_Exercise aim_
Extract exactly and only the lines of the data below, starting at the line with "clock inverter,3,0.00729" and stopping after the final line.

[Saved data entries]

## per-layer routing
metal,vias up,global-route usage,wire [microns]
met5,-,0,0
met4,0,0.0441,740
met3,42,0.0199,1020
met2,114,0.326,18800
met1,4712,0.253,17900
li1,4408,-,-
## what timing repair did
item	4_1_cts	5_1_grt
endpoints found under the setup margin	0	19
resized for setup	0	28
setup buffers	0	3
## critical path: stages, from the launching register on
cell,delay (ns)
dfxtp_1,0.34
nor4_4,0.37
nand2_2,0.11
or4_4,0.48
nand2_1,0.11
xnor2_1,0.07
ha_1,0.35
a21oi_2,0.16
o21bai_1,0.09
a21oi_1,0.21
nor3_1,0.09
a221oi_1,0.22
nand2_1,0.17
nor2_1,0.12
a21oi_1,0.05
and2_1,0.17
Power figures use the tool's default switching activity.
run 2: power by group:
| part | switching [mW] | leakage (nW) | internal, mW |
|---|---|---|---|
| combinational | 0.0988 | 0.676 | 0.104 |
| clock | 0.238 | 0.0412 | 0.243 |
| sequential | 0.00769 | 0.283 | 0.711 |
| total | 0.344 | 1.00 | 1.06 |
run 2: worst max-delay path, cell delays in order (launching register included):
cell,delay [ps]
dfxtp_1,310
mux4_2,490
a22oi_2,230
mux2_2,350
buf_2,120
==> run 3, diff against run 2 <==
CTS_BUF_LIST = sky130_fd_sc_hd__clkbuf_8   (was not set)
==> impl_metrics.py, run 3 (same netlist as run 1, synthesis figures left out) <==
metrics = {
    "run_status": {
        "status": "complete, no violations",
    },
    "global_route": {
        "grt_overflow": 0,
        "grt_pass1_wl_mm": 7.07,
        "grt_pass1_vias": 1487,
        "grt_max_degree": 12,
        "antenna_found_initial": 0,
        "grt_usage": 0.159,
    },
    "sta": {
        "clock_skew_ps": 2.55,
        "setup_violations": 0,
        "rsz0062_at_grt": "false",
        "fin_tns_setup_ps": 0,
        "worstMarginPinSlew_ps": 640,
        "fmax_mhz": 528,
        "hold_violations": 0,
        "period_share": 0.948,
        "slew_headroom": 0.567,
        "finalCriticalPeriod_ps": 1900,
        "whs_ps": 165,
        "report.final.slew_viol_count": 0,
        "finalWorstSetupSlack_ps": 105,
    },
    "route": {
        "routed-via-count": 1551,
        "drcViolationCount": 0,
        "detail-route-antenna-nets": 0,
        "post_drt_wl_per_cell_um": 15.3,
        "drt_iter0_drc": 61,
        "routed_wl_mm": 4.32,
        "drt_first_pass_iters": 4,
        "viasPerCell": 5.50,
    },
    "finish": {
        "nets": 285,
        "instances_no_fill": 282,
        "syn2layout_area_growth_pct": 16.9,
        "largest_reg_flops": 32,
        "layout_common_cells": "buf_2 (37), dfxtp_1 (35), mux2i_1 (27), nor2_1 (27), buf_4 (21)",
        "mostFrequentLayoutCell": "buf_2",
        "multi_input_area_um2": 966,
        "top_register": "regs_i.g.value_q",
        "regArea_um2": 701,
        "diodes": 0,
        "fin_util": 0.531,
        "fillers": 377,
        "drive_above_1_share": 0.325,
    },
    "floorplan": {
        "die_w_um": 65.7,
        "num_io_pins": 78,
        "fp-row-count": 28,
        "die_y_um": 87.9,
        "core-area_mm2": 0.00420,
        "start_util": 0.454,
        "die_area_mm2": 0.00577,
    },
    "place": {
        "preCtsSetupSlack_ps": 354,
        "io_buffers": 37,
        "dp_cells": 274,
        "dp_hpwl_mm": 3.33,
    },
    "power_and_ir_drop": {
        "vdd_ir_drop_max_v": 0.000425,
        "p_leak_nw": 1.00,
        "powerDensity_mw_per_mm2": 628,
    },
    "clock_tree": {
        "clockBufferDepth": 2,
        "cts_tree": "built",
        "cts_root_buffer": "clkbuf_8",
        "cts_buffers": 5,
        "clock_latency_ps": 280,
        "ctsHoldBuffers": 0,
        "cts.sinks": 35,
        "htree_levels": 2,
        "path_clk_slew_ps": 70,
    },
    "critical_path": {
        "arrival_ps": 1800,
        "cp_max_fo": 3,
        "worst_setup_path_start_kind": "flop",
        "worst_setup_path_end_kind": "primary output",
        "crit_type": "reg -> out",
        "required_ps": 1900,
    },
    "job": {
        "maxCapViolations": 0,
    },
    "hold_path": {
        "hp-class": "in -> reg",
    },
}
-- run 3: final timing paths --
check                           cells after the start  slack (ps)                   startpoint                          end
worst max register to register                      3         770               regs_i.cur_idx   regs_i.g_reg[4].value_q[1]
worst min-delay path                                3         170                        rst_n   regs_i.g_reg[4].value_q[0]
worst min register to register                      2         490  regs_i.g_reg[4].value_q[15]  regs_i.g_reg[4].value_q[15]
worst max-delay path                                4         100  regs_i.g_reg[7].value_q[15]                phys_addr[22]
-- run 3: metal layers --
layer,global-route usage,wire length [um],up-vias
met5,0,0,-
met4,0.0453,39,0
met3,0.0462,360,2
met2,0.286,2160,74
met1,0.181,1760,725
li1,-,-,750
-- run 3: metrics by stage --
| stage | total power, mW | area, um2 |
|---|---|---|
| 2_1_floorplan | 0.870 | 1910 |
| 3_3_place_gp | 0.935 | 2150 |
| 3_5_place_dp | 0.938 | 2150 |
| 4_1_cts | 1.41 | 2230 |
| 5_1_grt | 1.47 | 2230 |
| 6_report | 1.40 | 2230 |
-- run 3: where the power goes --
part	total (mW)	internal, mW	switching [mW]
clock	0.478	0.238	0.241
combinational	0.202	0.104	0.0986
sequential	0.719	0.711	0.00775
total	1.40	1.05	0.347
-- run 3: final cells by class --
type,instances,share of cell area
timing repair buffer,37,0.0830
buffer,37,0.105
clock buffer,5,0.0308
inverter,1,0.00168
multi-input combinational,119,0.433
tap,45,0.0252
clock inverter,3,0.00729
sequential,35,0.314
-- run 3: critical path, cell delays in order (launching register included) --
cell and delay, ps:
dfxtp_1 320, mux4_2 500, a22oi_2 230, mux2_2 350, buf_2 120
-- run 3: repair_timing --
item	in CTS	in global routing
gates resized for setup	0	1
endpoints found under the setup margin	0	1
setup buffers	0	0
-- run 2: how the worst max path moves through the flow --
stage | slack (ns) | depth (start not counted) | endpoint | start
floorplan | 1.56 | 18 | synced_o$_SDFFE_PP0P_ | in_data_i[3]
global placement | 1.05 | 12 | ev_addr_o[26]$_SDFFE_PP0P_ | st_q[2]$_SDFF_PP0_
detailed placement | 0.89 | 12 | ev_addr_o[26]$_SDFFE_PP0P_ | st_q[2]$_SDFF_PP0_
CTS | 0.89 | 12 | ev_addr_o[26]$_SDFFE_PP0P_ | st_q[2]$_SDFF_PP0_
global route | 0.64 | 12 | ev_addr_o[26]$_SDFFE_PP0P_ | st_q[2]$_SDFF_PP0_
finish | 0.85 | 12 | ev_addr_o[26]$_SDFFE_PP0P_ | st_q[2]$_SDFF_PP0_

_Written reply_
clock inverter,3,0.00729
sequential,35,0.314
-- run 3: critical path, cell delays in order (launching register included) --
cell and delay, ps:
dfxtp_1 320, mux4_2 500, a22oi_2 230, mux2_2 350, buf_2 120
-- run 3: repair_timing --
item	in CTS	in global routing
gates resized for setup	0	1
endpoints found under the setup margin	0	1
setup buffers	0	0
-- run 2: how the worst max path moves through the flow --
stage | slack (ns) | depth (start not counted) | endpoint | start
floorplan | 1.56 | 18 | synced_o$_SDFFE_PP0P_ | in_data_i[3]
global placement | 1.05 | 12 | ev_addr_o[26]$_SDFFE_PP0P_ | st_q[2]$_SDFF_PP0_
detailed placement | 0.89 | 12 | ev_addr_o[26]$_SDFFE_PP0P_ | st_q[2]$_SDFF_PP0_
CTS | 0.89 | 12 | ev_addr_o[26]$_SDFFE_PP0P_ | st_q[2]$_SDFF_PP0_
global route | 0.64 | 12 | ev_addr_o[26]$_SDFFE_PP0P_ | st_q[2]$_SDFF_PP0_
finish | 0.85 | 12 | ev_addr_o[26]$_SDFFE_PP0P_ | st_q[2]$_SDFF_PP0_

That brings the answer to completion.